=== Begin Enclosure ===

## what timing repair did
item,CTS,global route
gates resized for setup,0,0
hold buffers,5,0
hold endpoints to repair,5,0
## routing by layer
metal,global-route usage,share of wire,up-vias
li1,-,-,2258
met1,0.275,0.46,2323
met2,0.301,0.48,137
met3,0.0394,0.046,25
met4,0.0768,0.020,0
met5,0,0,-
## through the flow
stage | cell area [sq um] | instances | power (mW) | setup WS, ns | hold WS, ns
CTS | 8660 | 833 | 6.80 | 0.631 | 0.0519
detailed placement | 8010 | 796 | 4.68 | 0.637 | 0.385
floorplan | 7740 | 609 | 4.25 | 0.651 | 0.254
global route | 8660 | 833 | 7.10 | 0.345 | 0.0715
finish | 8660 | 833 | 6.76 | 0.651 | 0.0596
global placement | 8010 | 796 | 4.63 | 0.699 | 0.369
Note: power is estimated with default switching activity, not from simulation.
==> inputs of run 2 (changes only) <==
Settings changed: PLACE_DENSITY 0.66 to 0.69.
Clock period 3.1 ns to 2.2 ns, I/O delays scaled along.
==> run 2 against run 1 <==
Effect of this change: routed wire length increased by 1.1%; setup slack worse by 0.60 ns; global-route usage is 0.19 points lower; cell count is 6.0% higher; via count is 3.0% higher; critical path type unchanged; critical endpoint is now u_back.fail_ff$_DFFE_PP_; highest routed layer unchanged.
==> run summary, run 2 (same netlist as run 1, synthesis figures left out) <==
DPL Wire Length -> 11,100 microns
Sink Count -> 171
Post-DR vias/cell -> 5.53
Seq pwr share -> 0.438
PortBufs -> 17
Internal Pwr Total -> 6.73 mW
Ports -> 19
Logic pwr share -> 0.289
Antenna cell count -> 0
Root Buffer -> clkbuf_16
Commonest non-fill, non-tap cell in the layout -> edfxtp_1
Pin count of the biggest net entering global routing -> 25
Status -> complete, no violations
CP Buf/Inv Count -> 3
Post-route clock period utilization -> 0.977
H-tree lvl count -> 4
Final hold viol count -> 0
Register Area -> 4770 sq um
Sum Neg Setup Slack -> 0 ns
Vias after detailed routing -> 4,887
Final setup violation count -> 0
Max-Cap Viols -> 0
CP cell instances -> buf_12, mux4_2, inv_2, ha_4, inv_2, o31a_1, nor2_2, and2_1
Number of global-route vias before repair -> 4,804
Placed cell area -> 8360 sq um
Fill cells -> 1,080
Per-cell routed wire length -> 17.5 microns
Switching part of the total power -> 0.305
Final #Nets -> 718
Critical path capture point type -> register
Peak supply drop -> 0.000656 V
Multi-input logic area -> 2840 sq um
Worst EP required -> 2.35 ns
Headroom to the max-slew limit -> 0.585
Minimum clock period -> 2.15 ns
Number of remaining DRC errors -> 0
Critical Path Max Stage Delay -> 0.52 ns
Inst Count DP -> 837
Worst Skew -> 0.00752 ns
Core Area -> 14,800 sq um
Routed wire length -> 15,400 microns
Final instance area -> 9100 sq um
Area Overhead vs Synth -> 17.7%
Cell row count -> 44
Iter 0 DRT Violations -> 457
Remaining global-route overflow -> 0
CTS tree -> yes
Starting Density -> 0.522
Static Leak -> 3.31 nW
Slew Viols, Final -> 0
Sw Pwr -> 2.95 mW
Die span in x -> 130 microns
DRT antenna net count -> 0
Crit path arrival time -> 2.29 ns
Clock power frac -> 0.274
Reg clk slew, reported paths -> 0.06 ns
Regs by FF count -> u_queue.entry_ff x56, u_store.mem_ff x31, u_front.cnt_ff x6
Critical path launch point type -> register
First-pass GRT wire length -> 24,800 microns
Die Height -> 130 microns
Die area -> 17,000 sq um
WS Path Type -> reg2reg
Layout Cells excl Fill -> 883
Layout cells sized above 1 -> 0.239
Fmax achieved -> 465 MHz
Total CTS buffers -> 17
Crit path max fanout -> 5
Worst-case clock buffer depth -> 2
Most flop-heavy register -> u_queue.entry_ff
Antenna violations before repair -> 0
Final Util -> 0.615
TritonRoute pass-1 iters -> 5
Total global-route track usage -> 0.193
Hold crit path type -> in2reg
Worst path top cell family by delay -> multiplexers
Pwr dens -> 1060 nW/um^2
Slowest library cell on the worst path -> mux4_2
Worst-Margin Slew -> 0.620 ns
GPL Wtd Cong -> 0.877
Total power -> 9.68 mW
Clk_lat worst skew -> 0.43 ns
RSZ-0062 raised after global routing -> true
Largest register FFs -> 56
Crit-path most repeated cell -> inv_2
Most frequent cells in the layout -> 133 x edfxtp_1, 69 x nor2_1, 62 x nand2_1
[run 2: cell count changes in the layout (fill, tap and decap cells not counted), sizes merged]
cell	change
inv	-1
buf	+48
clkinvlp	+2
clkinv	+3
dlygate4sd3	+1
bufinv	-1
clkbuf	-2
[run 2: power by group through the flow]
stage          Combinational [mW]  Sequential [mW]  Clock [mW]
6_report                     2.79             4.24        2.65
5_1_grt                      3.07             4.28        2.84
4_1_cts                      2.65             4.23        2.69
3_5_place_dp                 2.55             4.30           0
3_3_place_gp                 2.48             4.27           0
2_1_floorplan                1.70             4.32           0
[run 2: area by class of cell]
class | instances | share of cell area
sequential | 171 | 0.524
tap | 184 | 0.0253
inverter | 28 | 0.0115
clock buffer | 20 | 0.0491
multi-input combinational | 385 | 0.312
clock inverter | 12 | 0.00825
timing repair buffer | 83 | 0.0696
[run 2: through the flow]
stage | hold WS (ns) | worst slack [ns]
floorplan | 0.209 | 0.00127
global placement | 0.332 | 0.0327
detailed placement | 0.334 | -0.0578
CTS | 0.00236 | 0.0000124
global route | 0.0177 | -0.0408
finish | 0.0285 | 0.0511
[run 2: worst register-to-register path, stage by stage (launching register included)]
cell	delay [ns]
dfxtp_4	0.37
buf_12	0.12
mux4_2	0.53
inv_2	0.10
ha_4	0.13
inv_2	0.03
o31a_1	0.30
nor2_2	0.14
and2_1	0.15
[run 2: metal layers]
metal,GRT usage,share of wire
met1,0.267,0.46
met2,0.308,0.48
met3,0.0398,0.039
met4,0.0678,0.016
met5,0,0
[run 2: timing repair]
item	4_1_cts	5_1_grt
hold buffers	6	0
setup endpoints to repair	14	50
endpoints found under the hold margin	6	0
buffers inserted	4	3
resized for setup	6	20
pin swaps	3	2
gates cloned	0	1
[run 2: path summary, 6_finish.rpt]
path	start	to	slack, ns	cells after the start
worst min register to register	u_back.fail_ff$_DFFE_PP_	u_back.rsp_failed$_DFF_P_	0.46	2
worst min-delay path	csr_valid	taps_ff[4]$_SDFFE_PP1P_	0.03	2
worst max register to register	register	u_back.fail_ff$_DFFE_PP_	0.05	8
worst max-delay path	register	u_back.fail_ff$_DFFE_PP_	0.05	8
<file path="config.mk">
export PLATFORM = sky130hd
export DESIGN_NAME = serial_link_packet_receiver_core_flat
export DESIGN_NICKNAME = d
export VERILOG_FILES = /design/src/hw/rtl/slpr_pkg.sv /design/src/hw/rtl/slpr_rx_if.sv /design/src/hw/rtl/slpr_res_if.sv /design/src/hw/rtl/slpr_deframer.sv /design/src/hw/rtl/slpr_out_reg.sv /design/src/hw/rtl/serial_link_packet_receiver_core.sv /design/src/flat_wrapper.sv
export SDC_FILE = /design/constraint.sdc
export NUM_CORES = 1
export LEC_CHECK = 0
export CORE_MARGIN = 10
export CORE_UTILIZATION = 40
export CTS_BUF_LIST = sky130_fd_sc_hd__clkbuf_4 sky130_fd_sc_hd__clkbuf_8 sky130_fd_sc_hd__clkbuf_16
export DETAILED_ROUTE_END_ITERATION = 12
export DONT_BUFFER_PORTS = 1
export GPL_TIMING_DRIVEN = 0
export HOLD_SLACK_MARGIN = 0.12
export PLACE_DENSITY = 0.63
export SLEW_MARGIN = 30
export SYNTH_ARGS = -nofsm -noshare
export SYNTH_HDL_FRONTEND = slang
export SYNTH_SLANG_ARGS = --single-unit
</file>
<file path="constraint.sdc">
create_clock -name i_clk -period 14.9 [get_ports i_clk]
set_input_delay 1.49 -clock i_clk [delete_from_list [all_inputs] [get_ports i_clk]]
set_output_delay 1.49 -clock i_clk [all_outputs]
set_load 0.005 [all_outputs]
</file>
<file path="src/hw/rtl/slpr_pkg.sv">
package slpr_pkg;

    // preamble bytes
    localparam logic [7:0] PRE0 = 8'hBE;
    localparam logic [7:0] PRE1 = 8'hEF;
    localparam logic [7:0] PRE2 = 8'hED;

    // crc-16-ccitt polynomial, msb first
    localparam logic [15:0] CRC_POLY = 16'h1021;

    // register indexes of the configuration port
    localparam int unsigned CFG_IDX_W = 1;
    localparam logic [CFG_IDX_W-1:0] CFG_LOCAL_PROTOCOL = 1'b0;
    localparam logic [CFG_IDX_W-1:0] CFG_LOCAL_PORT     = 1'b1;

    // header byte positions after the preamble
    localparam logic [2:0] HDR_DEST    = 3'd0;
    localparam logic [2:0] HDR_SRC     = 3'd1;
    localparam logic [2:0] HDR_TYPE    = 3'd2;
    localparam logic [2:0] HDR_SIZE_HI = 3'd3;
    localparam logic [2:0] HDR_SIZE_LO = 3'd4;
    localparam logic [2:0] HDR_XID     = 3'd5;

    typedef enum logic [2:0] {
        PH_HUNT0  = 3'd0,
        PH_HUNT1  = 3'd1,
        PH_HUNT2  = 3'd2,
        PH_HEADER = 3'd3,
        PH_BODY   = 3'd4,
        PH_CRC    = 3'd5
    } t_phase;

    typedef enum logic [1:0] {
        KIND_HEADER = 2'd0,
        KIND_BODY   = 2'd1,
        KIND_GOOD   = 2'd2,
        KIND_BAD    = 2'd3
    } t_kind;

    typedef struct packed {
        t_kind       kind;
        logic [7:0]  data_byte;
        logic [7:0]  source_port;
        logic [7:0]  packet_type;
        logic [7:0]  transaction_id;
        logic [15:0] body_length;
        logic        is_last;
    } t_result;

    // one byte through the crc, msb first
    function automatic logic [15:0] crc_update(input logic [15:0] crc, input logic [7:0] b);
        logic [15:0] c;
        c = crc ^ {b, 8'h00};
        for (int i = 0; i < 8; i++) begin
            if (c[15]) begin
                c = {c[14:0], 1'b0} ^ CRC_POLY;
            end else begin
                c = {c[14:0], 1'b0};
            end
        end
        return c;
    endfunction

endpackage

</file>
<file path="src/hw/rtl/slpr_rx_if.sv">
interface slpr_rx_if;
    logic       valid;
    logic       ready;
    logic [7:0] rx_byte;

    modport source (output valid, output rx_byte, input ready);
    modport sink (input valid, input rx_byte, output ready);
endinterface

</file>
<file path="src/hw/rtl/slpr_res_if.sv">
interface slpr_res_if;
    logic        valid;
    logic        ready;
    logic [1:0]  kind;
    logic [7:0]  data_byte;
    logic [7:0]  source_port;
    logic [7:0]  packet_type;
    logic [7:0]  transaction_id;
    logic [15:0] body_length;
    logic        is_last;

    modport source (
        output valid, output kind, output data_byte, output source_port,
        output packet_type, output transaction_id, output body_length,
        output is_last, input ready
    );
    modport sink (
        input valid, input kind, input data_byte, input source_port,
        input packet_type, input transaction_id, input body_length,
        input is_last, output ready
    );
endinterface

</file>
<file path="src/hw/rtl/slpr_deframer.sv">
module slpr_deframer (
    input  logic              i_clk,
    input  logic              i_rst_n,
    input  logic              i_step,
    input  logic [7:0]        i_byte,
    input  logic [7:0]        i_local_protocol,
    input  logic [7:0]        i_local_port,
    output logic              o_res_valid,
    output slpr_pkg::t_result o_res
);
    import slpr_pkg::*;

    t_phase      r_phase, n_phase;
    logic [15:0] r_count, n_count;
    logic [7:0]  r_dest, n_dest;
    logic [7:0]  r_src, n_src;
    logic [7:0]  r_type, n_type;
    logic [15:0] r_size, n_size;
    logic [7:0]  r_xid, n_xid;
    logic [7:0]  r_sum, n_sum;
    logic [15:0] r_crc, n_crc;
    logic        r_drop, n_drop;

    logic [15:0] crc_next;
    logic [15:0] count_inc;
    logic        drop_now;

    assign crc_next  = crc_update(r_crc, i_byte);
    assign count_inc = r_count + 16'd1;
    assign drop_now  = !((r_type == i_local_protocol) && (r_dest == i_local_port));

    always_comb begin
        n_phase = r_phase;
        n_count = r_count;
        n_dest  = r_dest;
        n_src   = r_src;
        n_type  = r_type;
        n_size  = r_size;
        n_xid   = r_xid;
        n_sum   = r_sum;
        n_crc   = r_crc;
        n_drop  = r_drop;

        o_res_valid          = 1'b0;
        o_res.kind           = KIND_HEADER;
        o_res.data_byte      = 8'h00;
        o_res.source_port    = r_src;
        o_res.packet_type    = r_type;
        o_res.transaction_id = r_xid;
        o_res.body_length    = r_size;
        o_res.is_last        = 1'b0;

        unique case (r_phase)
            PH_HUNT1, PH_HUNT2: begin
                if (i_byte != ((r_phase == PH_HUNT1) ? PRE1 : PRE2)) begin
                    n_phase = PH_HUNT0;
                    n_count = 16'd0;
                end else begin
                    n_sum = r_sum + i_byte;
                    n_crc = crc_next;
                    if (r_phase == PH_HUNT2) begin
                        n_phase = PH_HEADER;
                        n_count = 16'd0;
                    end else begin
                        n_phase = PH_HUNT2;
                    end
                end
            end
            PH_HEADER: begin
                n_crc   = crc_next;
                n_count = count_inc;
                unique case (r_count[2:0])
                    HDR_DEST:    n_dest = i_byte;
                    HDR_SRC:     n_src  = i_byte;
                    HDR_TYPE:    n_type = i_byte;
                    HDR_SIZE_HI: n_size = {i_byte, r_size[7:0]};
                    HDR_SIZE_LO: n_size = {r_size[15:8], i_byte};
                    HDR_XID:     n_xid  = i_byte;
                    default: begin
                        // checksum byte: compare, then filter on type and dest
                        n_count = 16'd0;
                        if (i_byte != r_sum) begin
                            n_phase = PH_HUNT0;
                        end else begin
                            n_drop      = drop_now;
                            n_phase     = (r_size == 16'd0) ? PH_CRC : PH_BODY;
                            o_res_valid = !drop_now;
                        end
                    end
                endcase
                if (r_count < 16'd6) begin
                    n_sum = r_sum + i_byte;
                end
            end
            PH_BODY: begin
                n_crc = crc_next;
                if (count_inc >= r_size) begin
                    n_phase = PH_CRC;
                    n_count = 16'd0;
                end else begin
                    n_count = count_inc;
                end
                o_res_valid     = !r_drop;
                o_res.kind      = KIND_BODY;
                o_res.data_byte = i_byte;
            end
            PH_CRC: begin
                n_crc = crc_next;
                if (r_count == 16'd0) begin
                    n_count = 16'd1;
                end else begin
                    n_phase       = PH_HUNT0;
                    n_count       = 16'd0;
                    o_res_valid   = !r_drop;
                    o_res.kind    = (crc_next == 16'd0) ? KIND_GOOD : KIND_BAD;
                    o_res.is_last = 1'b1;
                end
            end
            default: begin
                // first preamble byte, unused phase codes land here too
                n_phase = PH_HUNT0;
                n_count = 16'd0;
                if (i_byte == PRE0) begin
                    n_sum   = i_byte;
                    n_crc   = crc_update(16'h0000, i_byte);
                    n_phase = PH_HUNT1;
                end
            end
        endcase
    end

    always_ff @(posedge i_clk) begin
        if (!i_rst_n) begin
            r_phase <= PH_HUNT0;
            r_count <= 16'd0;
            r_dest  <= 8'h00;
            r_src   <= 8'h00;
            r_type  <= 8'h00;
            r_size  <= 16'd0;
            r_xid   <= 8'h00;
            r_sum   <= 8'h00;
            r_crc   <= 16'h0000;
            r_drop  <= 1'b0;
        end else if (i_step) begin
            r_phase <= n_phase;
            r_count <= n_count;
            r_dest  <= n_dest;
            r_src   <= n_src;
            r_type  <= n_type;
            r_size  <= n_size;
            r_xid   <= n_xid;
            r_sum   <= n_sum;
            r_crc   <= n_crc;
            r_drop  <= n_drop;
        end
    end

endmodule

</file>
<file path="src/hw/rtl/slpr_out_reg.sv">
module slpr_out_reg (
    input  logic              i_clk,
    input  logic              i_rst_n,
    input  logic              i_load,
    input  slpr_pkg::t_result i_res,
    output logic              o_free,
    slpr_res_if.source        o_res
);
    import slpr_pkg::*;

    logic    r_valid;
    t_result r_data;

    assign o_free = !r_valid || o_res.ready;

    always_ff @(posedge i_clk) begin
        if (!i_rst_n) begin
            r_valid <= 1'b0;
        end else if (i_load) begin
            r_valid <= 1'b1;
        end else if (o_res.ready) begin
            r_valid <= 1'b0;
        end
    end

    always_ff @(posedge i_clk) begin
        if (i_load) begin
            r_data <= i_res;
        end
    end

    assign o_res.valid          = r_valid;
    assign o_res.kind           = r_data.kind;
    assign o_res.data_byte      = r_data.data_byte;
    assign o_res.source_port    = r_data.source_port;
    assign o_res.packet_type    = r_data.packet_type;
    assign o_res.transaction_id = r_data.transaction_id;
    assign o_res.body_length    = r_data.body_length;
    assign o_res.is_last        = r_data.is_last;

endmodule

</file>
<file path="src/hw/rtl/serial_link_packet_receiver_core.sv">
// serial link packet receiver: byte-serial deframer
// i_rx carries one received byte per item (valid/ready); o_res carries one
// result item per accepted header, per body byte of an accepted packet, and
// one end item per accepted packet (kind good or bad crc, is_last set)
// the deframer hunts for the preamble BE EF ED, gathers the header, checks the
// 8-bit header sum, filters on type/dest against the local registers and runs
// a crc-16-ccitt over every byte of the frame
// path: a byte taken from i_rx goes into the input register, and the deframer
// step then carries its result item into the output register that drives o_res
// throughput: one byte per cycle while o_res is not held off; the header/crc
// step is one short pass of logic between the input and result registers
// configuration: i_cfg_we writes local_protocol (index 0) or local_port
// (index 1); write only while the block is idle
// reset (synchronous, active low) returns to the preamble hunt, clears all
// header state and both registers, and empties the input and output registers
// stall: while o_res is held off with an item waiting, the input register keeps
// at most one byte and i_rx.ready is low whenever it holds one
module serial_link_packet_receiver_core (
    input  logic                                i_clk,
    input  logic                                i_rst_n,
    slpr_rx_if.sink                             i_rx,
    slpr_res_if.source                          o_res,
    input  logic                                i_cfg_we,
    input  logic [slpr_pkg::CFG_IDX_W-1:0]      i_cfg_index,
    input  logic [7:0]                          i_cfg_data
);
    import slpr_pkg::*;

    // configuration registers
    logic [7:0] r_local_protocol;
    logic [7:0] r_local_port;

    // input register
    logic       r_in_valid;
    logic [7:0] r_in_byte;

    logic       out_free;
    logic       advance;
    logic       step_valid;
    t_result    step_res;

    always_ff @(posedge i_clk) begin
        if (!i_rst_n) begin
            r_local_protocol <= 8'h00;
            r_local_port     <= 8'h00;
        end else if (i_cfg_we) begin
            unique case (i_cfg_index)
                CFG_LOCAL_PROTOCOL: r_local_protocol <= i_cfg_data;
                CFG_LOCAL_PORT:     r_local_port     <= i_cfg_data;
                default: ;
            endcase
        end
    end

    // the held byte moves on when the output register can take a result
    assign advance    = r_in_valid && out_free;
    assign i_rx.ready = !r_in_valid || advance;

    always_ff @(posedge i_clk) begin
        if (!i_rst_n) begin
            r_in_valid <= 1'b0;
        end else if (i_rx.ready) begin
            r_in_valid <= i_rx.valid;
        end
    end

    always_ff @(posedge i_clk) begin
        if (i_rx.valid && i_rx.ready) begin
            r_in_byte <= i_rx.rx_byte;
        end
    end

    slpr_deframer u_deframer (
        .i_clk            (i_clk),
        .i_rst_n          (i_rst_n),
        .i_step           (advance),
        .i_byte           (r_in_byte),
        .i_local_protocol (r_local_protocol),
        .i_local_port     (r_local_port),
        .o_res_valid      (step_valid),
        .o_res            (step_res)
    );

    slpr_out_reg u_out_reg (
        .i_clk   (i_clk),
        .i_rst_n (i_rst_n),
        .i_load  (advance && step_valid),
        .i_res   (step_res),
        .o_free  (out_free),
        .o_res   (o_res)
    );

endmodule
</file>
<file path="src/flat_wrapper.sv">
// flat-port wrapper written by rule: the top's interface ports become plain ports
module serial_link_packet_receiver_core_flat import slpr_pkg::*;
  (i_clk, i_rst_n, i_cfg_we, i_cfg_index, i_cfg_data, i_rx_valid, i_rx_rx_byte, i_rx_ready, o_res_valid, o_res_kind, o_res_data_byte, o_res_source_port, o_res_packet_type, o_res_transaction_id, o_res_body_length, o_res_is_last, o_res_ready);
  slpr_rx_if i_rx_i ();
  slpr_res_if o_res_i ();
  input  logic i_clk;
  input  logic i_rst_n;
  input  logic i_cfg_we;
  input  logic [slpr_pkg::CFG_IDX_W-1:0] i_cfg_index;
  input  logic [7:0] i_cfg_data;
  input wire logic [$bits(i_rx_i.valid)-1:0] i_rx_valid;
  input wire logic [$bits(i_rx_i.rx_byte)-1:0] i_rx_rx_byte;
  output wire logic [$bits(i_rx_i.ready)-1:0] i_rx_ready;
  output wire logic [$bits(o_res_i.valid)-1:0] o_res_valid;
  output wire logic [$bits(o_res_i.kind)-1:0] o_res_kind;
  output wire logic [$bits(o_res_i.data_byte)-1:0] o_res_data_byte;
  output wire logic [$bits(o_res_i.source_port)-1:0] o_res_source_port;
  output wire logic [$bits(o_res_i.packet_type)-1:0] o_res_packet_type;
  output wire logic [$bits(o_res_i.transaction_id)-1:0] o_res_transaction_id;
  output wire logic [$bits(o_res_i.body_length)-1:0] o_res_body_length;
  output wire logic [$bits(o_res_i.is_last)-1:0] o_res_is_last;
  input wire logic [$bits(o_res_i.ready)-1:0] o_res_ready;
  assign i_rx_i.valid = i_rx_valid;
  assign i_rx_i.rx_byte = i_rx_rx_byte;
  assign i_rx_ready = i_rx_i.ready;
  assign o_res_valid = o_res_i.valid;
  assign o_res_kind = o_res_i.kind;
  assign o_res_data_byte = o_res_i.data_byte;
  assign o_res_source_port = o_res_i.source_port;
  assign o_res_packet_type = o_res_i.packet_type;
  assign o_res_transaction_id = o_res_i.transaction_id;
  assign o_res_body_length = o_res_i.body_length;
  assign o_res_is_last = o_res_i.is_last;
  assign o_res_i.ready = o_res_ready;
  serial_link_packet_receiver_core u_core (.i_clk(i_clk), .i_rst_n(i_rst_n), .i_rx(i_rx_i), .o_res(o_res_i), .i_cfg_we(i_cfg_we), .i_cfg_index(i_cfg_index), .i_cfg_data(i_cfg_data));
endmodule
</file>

=== End Enclosure ===

Of the lines above, show those in which "endpoints" appears.

EXERCISE RESPONSE:
hold endpoints to repair,5,0
setup endpoints to repair	14	50
endpoints found under the hold margin	6	0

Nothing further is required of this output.